* **MATERIAL FOR THIS EXERCISE**:

::::

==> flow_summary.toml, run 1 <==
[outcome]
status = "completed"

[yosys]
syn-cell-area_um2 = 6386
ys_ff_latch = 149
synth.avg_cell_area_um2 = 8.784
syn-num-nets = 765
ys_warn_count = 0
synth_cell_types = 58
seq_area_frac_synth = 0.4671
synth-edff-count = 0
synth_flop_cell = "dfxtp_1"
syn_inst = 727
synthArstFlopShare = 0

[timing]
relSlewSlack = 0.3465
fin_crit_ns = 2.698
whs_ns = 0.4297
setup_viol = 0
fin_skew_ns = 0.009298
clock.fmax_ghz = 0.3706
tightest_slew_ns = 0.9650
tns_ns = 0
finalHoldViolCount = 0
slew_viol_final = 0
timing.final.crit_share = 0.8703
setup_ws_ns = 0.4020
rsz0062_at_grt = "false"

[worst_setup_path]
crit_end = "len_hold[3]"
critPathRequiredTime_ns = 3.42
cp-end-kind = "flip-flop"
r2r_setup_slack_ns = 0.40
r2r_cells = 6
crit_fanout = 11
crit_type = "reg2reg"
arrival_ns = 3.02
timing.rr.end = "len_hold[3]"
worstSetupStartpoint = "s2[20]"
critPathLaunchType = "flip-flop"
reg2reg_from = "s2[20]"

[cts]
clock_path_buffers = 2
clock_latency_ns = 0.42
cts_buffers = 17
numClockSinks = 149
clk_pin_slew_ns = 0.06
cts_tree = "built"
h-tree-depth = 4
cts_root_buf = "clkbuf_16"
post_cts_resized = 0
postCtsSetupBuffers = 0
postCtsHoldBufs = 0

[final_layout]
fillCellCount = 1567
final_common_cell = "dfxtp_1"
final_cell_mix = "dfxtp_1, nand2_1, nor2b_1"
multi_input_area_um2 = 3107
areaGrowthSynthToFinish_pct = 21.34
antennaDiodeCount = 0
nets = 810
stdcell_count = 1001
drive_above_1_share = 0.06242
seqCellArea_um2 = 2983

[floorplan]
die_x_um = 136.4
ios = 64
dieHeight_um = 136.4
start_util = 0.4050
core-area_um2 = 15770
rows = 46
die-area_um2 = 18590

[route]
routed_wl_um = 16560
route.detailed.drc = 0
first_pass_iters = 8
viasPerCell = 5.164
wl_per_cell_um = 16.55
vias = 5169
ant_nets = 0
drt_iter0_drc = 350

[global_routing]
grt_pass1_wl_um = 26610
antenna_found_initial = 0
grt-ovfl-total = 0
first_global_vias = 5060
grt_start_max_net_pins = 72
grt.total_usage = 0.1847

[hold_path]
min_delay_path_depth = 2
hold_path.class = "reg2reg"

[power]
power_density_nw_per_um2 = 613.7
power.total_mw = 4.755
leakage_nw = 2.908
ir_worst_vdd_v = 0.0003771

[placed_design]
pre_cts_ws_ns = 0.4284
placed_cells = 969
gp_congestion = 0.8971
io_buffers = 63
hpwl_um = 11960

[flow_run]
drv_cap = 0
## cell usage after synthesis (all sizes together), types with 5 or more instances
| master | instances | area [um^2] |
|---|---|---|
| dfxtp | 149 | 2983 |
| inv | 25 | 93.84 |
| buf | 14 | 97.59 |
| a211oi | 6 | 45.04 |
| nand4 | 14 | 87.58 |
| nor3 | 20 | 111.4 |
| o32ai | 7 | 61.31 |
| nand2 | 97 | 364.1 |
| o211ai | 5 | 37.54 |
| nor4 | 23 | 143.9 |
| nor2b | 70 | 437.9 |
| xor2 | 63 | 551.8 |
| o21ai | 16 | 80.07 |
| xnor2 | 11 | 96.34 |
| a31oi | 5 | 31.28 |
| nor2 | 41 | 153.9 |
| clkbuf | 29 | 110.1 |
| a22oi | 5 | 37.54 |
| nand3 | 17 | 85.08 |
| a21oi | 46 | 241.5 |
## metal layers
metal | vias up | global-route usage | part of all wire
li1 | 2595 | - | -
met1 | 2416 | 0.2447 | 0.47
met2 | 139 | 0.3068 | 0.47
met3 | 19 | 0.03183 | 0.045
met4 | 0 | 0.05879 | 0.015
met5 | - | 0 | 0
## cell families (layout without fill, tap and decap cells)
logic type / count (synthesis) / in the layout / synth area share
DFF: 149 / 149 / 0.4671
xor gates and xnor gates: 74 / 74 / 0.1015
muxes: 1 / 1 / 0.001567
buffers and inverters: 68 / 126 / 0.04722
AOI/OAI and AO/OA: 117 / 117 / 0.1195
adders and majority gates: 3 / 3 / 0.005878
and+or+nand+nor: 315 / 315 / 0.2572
--- src/rtl/mips_debug_unit_if.sv ---
// Debug-unit bus: UART byte streams plus the core's instruction-write and debug-read ports.
// The master side is the debug unit; the slave side is the UART/core environment.
interface mips_debug_unit_if #(
    parameter int N_BITS = 32
);
    logic [7:0]        rx_data;
    logic              rx_valid;
    logic [7:0]        tx_data;
    logic              tx_start;
    logic              tx_done;
    logic [N_BITS-1:0] out_addr_mem_inst;
    logic [N_BITS-1:0] out_ins_to_mem;
    logic              out_wea_ram_inst;
    logic              out_core_enable;
    logic [N_BITS-1:0] out_addr_debug;
    logic              out_debug_sel_mem;
    logic [N_BITS-1:0] in_debug_data;
    logic [N_BITS-1:0] in_pc;
    logic              in_halt;

    modport master (
        input  rx_data, rx_valid, tx_done, in_debug_data, in_pc, in_halt,
        output tx_data, tx_start, out_addr_mem_inst, out_ins_to_mem,
               out_wea_ram_inst, out_core_enable, out_addr_debug, out_debug_sel_mem
    );

    modport slave (
        output rx_data, rx_valid, tx_done, in_debug_data, in_pc, in_halt,
        input  tx_data, tx_start, out_addr_mem_inst, out_ins_to_mem,
               out_wea_ram_inst, out_core_enable, out_addr_debug, out_debug_sel_mem
    );
endinterface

::::

* **AIM OF THE EXERCISE**: Find the line with "7 | 61.31 |" in the material above. Reproduce it and each line after it up to and including the line with "adders and majority gates: 3 / 3 / 0.005878".

* **OUTPUT FOR THIS EXERCISE**:
| o32ai | 7 | 61.31 |
| nand2 | 97 | 364.1 |
| o211ai | 5 | 37.54 |
| nor4 | 23 | 143.9 |
| nor2b | 70 | 437.9 |
| xor2 | 63 | 551.8 |
| o21ai | 16 | 80.07 |
| xnor2 | 11 | 96.34 |
| a31oi | 5 | 31.28 |
| nor2 | 41 | 153.9 |
| clkbuf | 29 | 110.1 |
| a22oi | 5 | 37.54 |
| nand3 | 17 | 85.08 |
| a21oi | 46 | 241.5 |
## metal layers
metal | vias up | global-route usage | part of all wire
li1 | 2595 | - | -
met1 | 2416 | 0.2447 | 0.47
met2 | 139 | 0.3068 | 0.47
met3 | 19 | 0.03183 | 0.045
met4 | 0 | 0.05879 | 0.015
met5 | - | 0 | 0
## cell families (layout without fill, tap and decap cells)
logic type / count (synthesis) / in the layout / synth area share
DFF: 149 / 149 / 0.4671
xor gates and xnor gates: 74 / 74 / 0.1015
muxes: 1 / 1 / 0.001567
buffers and inverters: 68 / 126 / 0.04722
AOI/OAI and AO/OA: 117 / 117 / 0.1195
adders and majority gates: 3 / 3 / 0.005878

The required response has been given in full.